Tau is a microtubule-binding protein encoded by the MAPT gene. Tau is essential for several physiological functions and associated with pathological processes, including Alzheimer's disease (AD). Six tau isoforms are typically described in the central nervous system, but current research paints a more diverse landscape and a more nuanced balance between isoforms. Recent work has described tau isoforms generated by intron 11 and intron 12 retention. This work adds to that evidence, proving the existence of MAPT transcripts retaining intron 3. Our aim is to demonstrate the existence of mature MAPT RNA species that retain intron 3 in human brain samples and to study its correlation with Alzheimer's disease across different regions.

METHODS

Initial evidence of intron-3-retaining MAPT species come from in silico analysis of RNA-seq databases. We further demonstrate the existence of these mature RNA species in a human neuroepithelioma cell line and human brain samples by quantitative PCR. We also use digital droplet PCR to demonstrate the existence of RNA species that retain either intron 3, intron 12 or both introns.

FINDINGS

Intron-3-retaining species are even more prominently present that intron-12-retaining ones.
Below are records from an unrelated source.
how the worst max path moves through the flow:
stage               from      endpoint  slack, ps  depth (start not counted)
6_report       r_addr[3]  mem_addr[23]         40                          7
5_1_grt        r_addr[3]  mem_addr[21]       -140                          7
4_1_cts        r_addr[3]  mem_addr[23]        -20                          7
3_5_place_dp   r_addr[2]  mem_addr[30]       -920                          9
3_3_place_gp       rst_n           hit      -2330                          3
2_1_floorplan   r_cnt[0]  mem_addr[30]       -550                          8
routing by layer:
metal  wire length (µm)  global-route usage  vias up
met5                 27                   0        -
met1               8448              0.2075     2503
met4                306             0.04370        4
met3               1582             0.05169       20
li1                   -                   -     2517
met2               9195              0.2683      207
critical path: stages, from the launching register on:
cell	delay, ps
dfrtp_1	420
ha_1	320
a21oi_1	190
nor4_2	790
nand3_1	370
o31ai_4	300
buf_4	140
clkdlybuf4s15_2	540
### src/rtl/drive_sequencer_pkg.sv
`default_nettype none
// ============================================================================
// Module  : drive_pkg
// Purpose : Shared types and constants for the drive sequencer: FSM state
//           encoding, last-turn side, wheel direction codes, sensor decode.
// Ports   : none (package)
// Rev     : 1.0 - initial release
// ============================================================================
package drive_pkg;

  typedef enum logic [2:0] {
    ST_IDLE    = 3'd0,
    ST_FOLLOW  = 3'd1,
    ST_STEER_L = 3'd2,
    ST_STEER_R = 3'd3,
    ST_SEARCH  = 3'd4,
    ST_BRAKE   = 3'd5
  } state_t;

  typedef enum logic {
    SIDE_L = 1'b0,
    SIDE_R = 1'b1
  } side_t;

  localparam logic [1:0] DIR_FWD   = 2'b10;
  localparam logic [1:0] DIR_REV   = 2'b01;
  localparam logic [1:0] DIR_BRAKE = 2'b11;
  localparam logic [1:0] DIR_COAST = 2'b00;

  // Line pattern to tracking state; the ambiguous 101 pattern keeps the
  // current state.
  function automatic state_t decode_sensors(input logic [2:0] lmr, input state_t cur);
    state_t res;
    case (lmr)
      3'b010, 3'b111: res = ST_FOLLOW;
      3'b110, 3'b100: res = ST_STEER_L;
      3'b011, 3'b001: res = ST_STEER_R;
      3'b000:         res = ST_SEARCH;
      default:        res = cur;
    endcase
    return res;
  endfunction

endpackage
`default_nettype wire

### src/rtl/drive_sequencer_if.sv
`default_nettype none
// ============================================================================
// Module  : drive_sequencer_if
// Purpose : Sensor inputs and motor command outputs of the drive sequencer.
// Ports   : start, sens_l/m/r, obstacle            (to sequencer)
//           left/right_dir, left/right_duty,
//           state_o, lost                          (from sequencer)
//           master = sensor/motor side, slave = sequencer
// Rev     : 1.0 - initial release
// ============================================================================
interface drive_sequencer_if #(
  parameter int DUTY_W = 8
);
  logic              start;
  logic              sens_l;
  logic              sens_m;
  logic              sens_r;
  logic              obstacle;
  logic [1:0]        left_dir;
  logic [1:0]        right_dir;
  logic [DUTY_W-1:0] left_duty;
  logic [DUTY_W-1:0] right_duty;
  logic [2:0]        state_o;
  logic              lost;

  modport master (
    output start, sens_l, sens_m, sens_r, obstacle,
    input  left_dir, right_dir, left_duty, right_duty, state_o, lost
  );

  modport slave (
    input  start, sens_l, sens_m, sens_r, obstacle,
    output left_dir, right_dir, left_duty, right_duty, state_o, lost
  );
endinterface
`default_nettype wire

### src/rtl/drive_sequencer_wheel_ramp.sv
`default_nettype none
// ============================================================================
// Module  : wheel_ramp
// Purpose : Per-wheel slew limiter. Moves duty toward the target by at most
//           RAMP_STEP per tick; a direction reversal first ramps to zero,
//           then flips direction, then ramps up again.
// Ports   : clk, rst            clock, synchronous active-high reset
//           tick                ramp step enable
//           force_en, force_dir immediate override: duty 0, dir force_dir
//           target_dir/duty     commanded direction and duty
//           dir, duty           registered wheel command
// Rev     : 1.0 - initial release
// ============================================================================
module wheel_ramp
  import drive_pkg::*;
#(
  parameter int DUTY_W    = 8,
  parameter int RAMP_STEP = 50
) (
  input  wire logic              clk,
  input  wire logic              rst,
  input  wire logic              tick,
  input  wire logic              force_en,
  input  wire logic [1:0]        force_dir,
  input  wire logic [1:0]        target_dir,
  input  wire logic [DUTY_W-1:0] target_duty,
  output logic      [1:0]        dir,
  output logic      [DUTY_W-1:0] duty
);

  localparam logic [DUTY_W-1:0] c_step = DUTY_W'(RAMP_STEP);

  logic [1:0]        r_dir;
  logic [DUTY_W-1:0] r_duty;
  logic [1:0]        w_next_dir;
  logic [DUTY_W-1:0] w_next_duty;
  logic [DUTY_W-1:0] w_up_gap;
  logic [DUTY_W-1:0] w_dn_gap;
  logic              w_stopped_dir;

  assign w_up_gap = target_duty - r_duty;
  assign w_dn_gap = r_duty - target_duty;
  // Coast and brake only ever carry zero duty, so the wheel may take the
  // commanded direction immediately and start ramping on the same tick.
  assign w_stopped_dir = (r_dir == DIR_COAST) || (r_dir == DIR_BRAKE);

  always_comb begin
    w_next_dir  = r_dir;
    w_next_duty = r_duty;
    if (force_en) begin
      w_next_dir  = force_dir;
      w_next_duty = '0;
    end else if (tick) begin
      if (w_stopped_dir || (r_dir == target_dir)) begin
        w_next_dir = target_dir;
        if (r_duty < target_duty) begin
          w_next_duty = (w_up_gap > c_step) ? r_duty + c_step : target_duty;
        end else begin
          w_next_duty = (w_dn_gap > c_step) ? r_duty - c_step : target_duty;
        end
      end else if (r_duty != '0) begin
        // Reversal requested: keep the current direction while slowing down.
        w_next_duty = (r_duty > c_step) ? r_duty - c_step : '0;
      end else begin
        w_next_dir = target_dir;
      end
    end
  end

  always_ff @(posedge clk) begin
    if (rst) begin
      r_dir  <= DIR_COAST;
      r_duty <= '0;
    end else begin
      r_dir  <= w_next_dir;
      r_duty <= w_next_duty;
    end
  end

  assign dir  = r_dir;
  assign duty = r_duty;

endmodule
`default_nettype wire

### src/rtl/drive_sequencer.sv
`default_nettype none
// ============================================================================
// Module  : drive_sequencer
// Purpose : Line-following motion controller. Decodes tracker sensors and the
//           obstacle flag into a drive state and produces slew-limited wheel
//           direction/duty commands.
// Ports   : clk, rst   clock, synchronous active-high reset
//           bus        drive_sequencer_if.slave (sensors in, motor cmds out)
// Rev     : 1.0 - initial release
// ============================================================================
module drive_sequencer
  import drive_pkg::*;
#(
  parameter int DUTY_W       = 8,
  parameter int DUTY_CRUISE  = 200,
  parameter int DUTY_SLOW    = 80,
  parameter int RAMP_STEP    = 50,
  parameter int RAMP_DIV     = 1,
  parameter int BRAKE_HOLD   = 4,
  parameter int LOST_TIMEOUT = 16
) (
  input wire logic          clk,
  input wire logic          rst,
  drive_sequencer_if.slave  bus
);

  localparam int SEARCH_W = $clog2(LOST_TIMEOUT + 1);
  localparam int HOLD_W   = $clog2(BRAKE_HOLD + 1);
  localparam int DIV_W    = (RAMP_DIV > 1) ? $clog2(RAMP_DIV) : 1;

  localparam logic [DUTY_W-1:0] c_cruise = DUTY_W'(DUTY_CRUISE);
  localparam logic [DUTY_W-1:0] c_slow   = DUTY_W'(DUTY_SLOW);

  state_t              r_state;
  state_t              w_next_state;
  state_t              w_decoded;
  side_t               r_last_side;
  logic                r_lost;
  logic [SEARCH_W-1:0] r_search_cnt;
  logic [HOLD_W-1:0]   r_hold_cnt;
  logic [DIV_W-1:0]    r_div_cnt;
  logic                w_tick;

  logic [1:0]          w_l_dir;
  logic [1:0]          w_r_dir;
  logic [DUTY_W-1:0]   w_l_duty;
  logic [DUTY_W-1:0]   w_r_duty;
  logic                w_force;
  logic [1:0]          w_force_dir;

  assign w_tick    = (r_div_cnt == DIV_W'(RAMP_DIV - 1));
  assign w_decoded = decode_sensors({bus.sens_l, bus.sens_m, bus.sens_r}, r_state);

  // State register
  always_ff @(posedge clk) begin
    if (rst) r_state <= ST_IDLE;
    else     r_state <= w_next_state;
  end

  // Next-state logic; obstacle outranks the sensor decode in every moving state
  always_comb begin
    w_next_state = r_state;
    case (r_state)
      ST_IDLE: begin
        if (bus.start) w_next_state = ST_FOLLOW;
      end
      ST_FOLLOW, ST_STEER_L, ST_STEER_R: begin
        w_next_state = bus.obstacle ? ST_BRAKE : w_decoded;
      end
      ST_SEARCH: begin
        if (bus.obstacle)
          w_next_state = ST_BRAKE;
        else if ((w_decoded == ST_SEARCH) && (r_search_cnt == SEARCH_W'(LOST_TIMEOUT - 1)))
          w_next_state = ST_IDLE;
        else
          w_next_state = w_decoded;
      end
      ST_BRAKE: begin
        if (!bus.obstacle && (r_hold_cnt == HOLD_W'(BRAKE_HOLD))) w_next_state = ST_FOLLOW;
      end
      default: w_next_state = ST_IDLE;
    endcase
  end

  // Wheel targets follow the current state; stop/brake entry and brake exit
  // bypass the ramp so the safety path has a single cycle of latency.
  always_comb begin
    w_l_dir     = DIR_COAST;
    w_r_dir     = DIR_COAST;
    w_l_duty    = '0;
    w_r_duty    = '0;
    w_force     = 1'b0;
    w_force_dir = DIR_COAST;
    case (r_state)
      ST_FOLLOW: begin
        w_l_dir = DIR_FWD; w_l_duty = c_cruise;
        w_r_dir = DIR_FWD; w_r_duty = c_cruise;
      end
      ST_STEER_L: begin
        w_l_dir = DIR_FWD; w_l_duty = c_slow;
        w_r_dir = DIR_FWD; w_r_duty = c_cruise;
      end
      ST_STEER_R: begin
        w_l_dir = DIR_FWD; w_l_duty = c_cruise;
        w_r_dir = DIR_FWD; w_r_duty = c_slow;
      end
      ST_SEARCH: begin
        // Pivot toward the side the line was last seen on
        w_l_duty = c_slow;
        w_r_duty = c_slow;
        w_l_dir  = (r_last_side == SIDE_L) ? DIR_REV : DIR_FWD;
        w_r_dir  = (r_last_side == SIDE_L) ? DIR_FWD : DIR_REV;
      end
      ST_BRAKE: begin
        w_l_dir = DIR_BRAKE;
        w_r_dir = DIR_BRAKE;
      end
      default: ;
    endcase
    if (w_next_state == ST_BRAKE) begin
      w_force     = 1'b1;
      w_force_dir = DIR_BRAKE;
    end else if (w_next_state == ST_IDLE) begin
      w_force     = 1'b1;
      w_force_dir = DIR_COAST;
    end else if (r_state == ST_BRAKE) begin
      w_force     = 1'b1;
      w_force_dir = DIR_FWD;
    end
  end

  // Counters, ramp divider, lost flag and last turn side
  always_ff @(posedge clk) begin
    if (rst) begin
      r_search_cnt <= '0;
      r_hold_cnt   <= '0;
      r_div_cnt    <= '0;
      r_lost       <= 1'b0;
      r_last_side  <= SIDE_L;
    end else begin
      r_div_cnt <= w_tick ? '0 : r_div_cnt + 1'b1;

      if ((r_state == ST_SEARCH) && (w_next_state == ST_SEARCH))
        r_search_cnt <= r_search_cnt + 1'b1;
      else
        r_search_cnt <= '0;

      // Hold count only advances while the obstacle is clear
      if ((r_state == ST_BRAKE) && (w_next_state == ST_BRAKE) && !bus.obstacle)
        r_hold_cnt <= r_hold_cnt + 1'b1;
      else
        r_hold_cnt <= '0;

      if ((r_state == ST_IDLE) && bus.start)
        r_lost <= 1'b0;
      else if ((r_state == ST_SEARCH) && (w_next_state == ST_IDLE))
        r_lost <= 1'b1;

      if (w_next_state == ST_STEER_L)      r_last_side <= SIDE_L;
      else if (w_next_state == ST_STEER_R) r_last_side <= SIDE_R;
    end
  end

  wheel_ramp #(.DUTY_W(DUTY_W), .RAMP_STEP(RAMP_STEP)) u_wheel_l (
    .clk         (clk),
    .rst         (rst),
    .tick        (w_tick),
    .force_en    (w_force),
    .force_dir   (w_force_dir),
    .target_dir  (w_l_dir),
    .target_duty (w_l_duty),
    .dir         (bus.left_dir),
    .duty        (bus.left_duty)
  );

  wheel_ramp #(.DUTY_W(DUTY_W), .RAMP_STEP(RAMP_STEP)) u_wheel_r (
    .clk         (clk),
    .rst         (rst),
    .tick        (w_tick),
    .force_en    (w_force),
    .force_dir   (w_force_dir),
    .target_dir  (w_r_dir),
    .target_duty (w_r_duty),
    .dir         (bus.right_dir),
    .duty        (bus.right_duty)
  );

  assign bus.state_o = r_state;
  assign bus.lost    = r_lost;

endmodule
`default_nettype wire

### src/flat_wrapper.sv
// flat-port wrapper written by rule: the top's interface ports become plain ports
module drive_sequencer_flat import drive_pkg::*;
#(
  parameter int DUTY_W       = 8,
  parameter int DUTY_CRUISE  = 200,
  parameter int DUTY_SLOW    = 80,
  parameter int RAMP_STEP    = 50,
  parameter int RAMP_DIV     = 1,
  parameter int BRAKE_HOLD   = 4,
  parameter int LOST_TIMEOUT = 16
)
  (clk, rst, bus_start, bus_sens_l, bus_sens_m, bus_sens_r, bus_obstacle, bus_left_dir, bus_right_dir, bus_left_duty, bus_right_duty, bus_state_o, bus_lost);
  drive_sequencer_if #(.DUTY_W(DUTY_W)) bus_i ();
  input wire logic clk;
  input wire logic rst;
  input wire logic [$bits(bus_i.start)-1:0] bus_start;
  input wire logic [$bits(bus_i.sens_l)-1:0] bus_sens_l;
  input wire logic [$bits(bus_i.sens_m)-1:0] bus_sens_m;
  input wire logic [$bits(bus_i.sens_r)-1:0] bus_sens_r;
  input wire logic [$bits(bus_i.obstacle)-1:0] bus_obstacle;
  output wire logic [$bits(bus_i.left_dir)-1:0] bus_left_dir;
  output wire logic [$bits(bus_i.right_dir)-1:0] bus_right_dir;
  output wire logic [$bits(bus_i.left_duty)-1:0] bus_left_duty;
  output wire logic [$bits(bus_i.right_duty)-1:0] bus_right_duty;
  output wire logic [$bits(bus_i.state_o)-1:0] bus_state_o;
  output wire logic [$bits(bus_i.lost)-1:0] bus_lost;
  assign bus_i.start = bus_start;
  assign bus_i.sens_l = bus_sens_l;
  assign bus_i.sens_m = bus_sens_m;
  assign bus_i.sens_r = bus_sens_r;
  assign bus_i.obstacle = bus_obstacle;
  assign bus_left_dir = bus_i.left_dir;
  assign bus_right_dir = bus_i.right_dir;
  assign bus_left_duty = bus_i.left_duty;
  assign bus_right_duty = bus_i.right_duty;
  assign bus_state_o = bus_i.state_o;
  assign bus_lost = bus_i.lost;
  drive_sequencer #(.DUTY_W(DUTY_W), .DUTY_CRUISE(DUTY_CRUISE), .DUTY_SLOW(DUTY_SLOW), .RAMP_STEP(RAMP_STEP), .RAMP_DIV(RAMP_DIV), .BRAKE_HOLD(BRAKE_HOLD), .LOST_TIMEOUT(LOST_TIMEOUT)) u_core (.clk(clk), .rst(rst), .bus(bus_i));
endmodule
### config.mk
export PLATFORM = sky130hd
export DESIGN_NAME = shift_seq_ctrl
export DESIGN_NICKNAME = d
export VERILOG_FILES = /design/src/rtl/shift_seq_pkg.sv /design/src/rtl/lr_shift_core.sv /design/src/rtl/shift_seq_ctrl.sv
export SDC_FILE = /design/constraint.sdc
export NUM_CORES = 1
export LEC_CHECK = 0
export BUFFER_PORTS_ARGS = -buffer_cell sky130_fd_sc_hd__buf_2
export CAP_MARGIN = 15
export CORE_ASPECT_RATIO = 0.8
export CORE_UTILIZATION = 40
export CTS_BUF_LIST = sky130_fd_sc_hd__clkbuf_4
export CTS_CLUSTER_DIAMETER = 40
export CTS_CLUSTER_SIZE = 25
export DETAILED_ROUTE_END_ITERATION = 8
export GPL_TIMING_DRIVEN = 0
export MAX_ROUTING_LAYER = met4
export PLACE_DENSITY = 0.66
export SLEW_MARGIN = 20
export SYNTH_ARGS = -nofsm -noshare
export SYNTH_HDL_FRONTEND = slang
export SYNTH_HIERARCHICAL = 1
export SYNTH_SLANG_ARGS = --single-unit
### constraint.sdc
create_clock -name clk -period 3.4 [get_ports clk]
set_input_delay 1.02 -clock clk [delete_from_list [all_inputs] [get_ports clk]]
set_output_delay 1.02 -clock clk [all_outputs]
set_load 0.01 [all_outputs]
### src/rtl/shift_seq_pkg.sv
// Shared types and constants for the shift sequencing controller.
// Imported by lr_shift_core and shift_seq_ctrl.
package shift_seq_pkg;

    typedef enum logic [1:0] {
        IDLE  = 2'd0,
        SHIFT = 2'd1,
        DONE  = 2'd2
    } state_t;

    localparam logic DIR_LEFT  = 1'b0;
    localparam logic DIR_RIGHT = 1'b1;

endpackage

### src/rtl/lr_shift_core.sv
// Enabled bidirectional shift register with parallel load.
// Load has priority over shift; left shifts MSB out, right shifts LSB out.
module lr_shift_core
    import shift_seq_pkg::*;
#(
    parameter int WIDTH = 8
) (
    input  logic             clk,
    input  logic             rst_n,
    input  logic             load,
    input  logic [WIDTH-1:0] load_data,
    input  logic             shift_en,
    input  logic             dir,
    input  logic             serial_in,
    output logic [WIDTH-1:0] q,
    output logic             msb_out,
    output logic             lsb_out
);

    // NOTE: sequential state uses <= so every flop samples pre-edge values;
    // blocking here would let one register see another's new value.
    always_ff @(posedge clk or negedge rst_n) begin
        if (!rst_n) begin
            q <= '0;
        end else if (load) begin
            q <= load_data;
        end else if (shift_en) begin
            if (dir == DIR_RIGHT) q <= {serial_in, q[WIDTH-1:1]};
            else                  q <= {q[WIDTH-2:0], serial_in};
        end
    end

    assign msb_out = q[WIDTH-1];
    assign lsb_out = q[0];

endmodule

### src/rtl/shift_seq_ctrl.sv
// Sequencing controller: accepts a word, runs WIDTH shift cycles, returns the
// captured word. Optional macro SHIFT_PAUSE_EN adds a 'pause' input that stalls SHIFT.
module shift_seq_ctrl
    import shift_seq_pkg::*;
#(
    parameter int WIDTH = 8
) (
    input  logic             clk,
    input  logic             rst_n,
    input  logic             start_valid,
    output logic             start_ready,
    input  logic             dir,
    input  logic [WIDTH-1:0] load_data,
    input  logic             serial_in,
    output logic             serial_out,
    output logic             shift_en,
    output logic             busy,
    output logic             done_valid,
    input  logic             done_ready,
`ifdef SHIFT_PAUSE_EN
    input  logic             pause,
`endif
    output logic [WIDTH-1:0] rx_data
);

    localparam int CNT_W = $clog2(WIDTH);
    localparam logic [CNT_W-1:0] CNT_LAST = CNT_W'(WIDTH - 1);

    state_t           state, state_nxt;
    logic [CNT_W-1:0] cnt;
    logic             dir_q;
    logic             accept;
    logic             stalled;
    logic             shift_go;
    logic [WIDTH-1:0] core_q;
    logic             core_msb, core_lsb;

`ifdef SHIFT_PAUSE_EN
    assign stalled = pause;
`else
    assign stalled = 1'b0;
`endif

    assign accept   = (state == IDLE) && start_valid;
    assign shift_go = (state == SHIFT) && !stalled;

    always_ff @(posedge clk or negedge rst_n) begin
        if (!rst_n) state <= IDLE;
        else        state <= state_nxt;
    end

    // NOTE: every variable assigned in always_comb gets a default first so no
    // path leaves it unassigned, which would otherwise infer a latch.
    always_comb begin
        state_nxt = state;
        case (state)
            IDLE:    if (start_valid) state_nxt = SHIFT;
            SHIFT:   if (shift_go && cnt == CNT_LAST) state_nxt = DONE;
            DONE:    if (done_ready) state_nxt = IDLE;
            default: state_nxt = IDLE;
        endcase
    end

    // Counter saturates at the last bit so it never wraps or exceeds WIDTH-1.
    always_ff @(posedge clk or negedge rst_n) begin
        if (!rst_n) begin
            cnt   <= '0;
            dir_q <= DIR_LEFT;
        end else if (accept) begin
            cnt   <= '0;
            dir_q <= dir;
        end else if (shift_go && cnt != CNT_LAST) begin
            cnt <= cnt + 1'b1;
        end
    end

    always_comb begin
        start_ready = 1'b0;
        shift_en    = 1'b0;
        busy        = 1'b0;
        done_valid  = 1'b0;
        serial_out  = 1'b0;
        case (state)
            IDLE:  start_ready = 1'b1;
            SHIFT: begin
                shift_en   = shift_go;
                busy       = 1'b1;
                serial_out = (dir_q == DIR_RIGHT) ? core_lsb : core_msb;
            end
            DONE: begin
                busy       = 1'b1;
                done_valid = 1'b1;
            end
            default: ;
        endcase
    end

    lr_shift_core #(.WIDTH(WIDTH)) u_core (
        .clk       (clk),
        .rst_n     (rst_n),
        .load      (accept),
        .load_data (load_data),
        .shift_en  (shift_go),
        .dir       (dir_q),
        .serial_in (serial_in),
        .q         (core_q),
        .msb_out   (core_msb),
        .lsb_out   (core_lsb)
    );

    assign rx_data = core_q;

endmodule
We show the presence of MAPT transcripts that retain both introns 3 and 12. These intron-retaining species are diminished in brain samples of patients with Alzheimer's disease with respect to individuals without dementia. Conversely, relative abundance of intron-3- or intron-12-retaining MAPT species with respect to double-retaining species as well as their percentage of expression with respect to total MAPT are increased in patients with Alzheimer's disease, especially in hippocampal samples. Among these TIR-MAPT species, TIR3+12 double truncation allows better classification potential of Alzheimer's disease samples. Moreover, we find a significant increase in intron-3- or intron-12-retaining species and its relative abundance with respect to double-retaining MAPT species in cerebellum in contrast to frontal lateral cortex and hippocampus in individuals with no signs of dementia.

INTERPRETATION

Intron retention constitutes a potential mechanism to generate Tau isoforms whose mature RNA expression levels correlate with Alzheimer's pathology showing its potential as a biomarker associated to the disease.

FUNDING

This research was funded by the Spanish Ministry of Science, Innovation and Universities: PGC2018-096177-B-I00 (J.A.); Spanish Ministry of Science and Innovation (MCIN): PID2020-113204GB-I00 (F.H.) and PID2021-123859OB-100 from MCIN/AEI/10.13039/501100011033/FEDER, UE (J.A.). It was also supported by CSIC through an intramural grant (201920E104) (J.A.) and the Centre for Networked Biomedical Research on Neurodegenerative Diseases (J.A.). The Centro de Biología Molecular Severo Ochoa (CBMSO) is a Severo Ochoa Center of Excellence (MICIN, award CEX2021-001154-S).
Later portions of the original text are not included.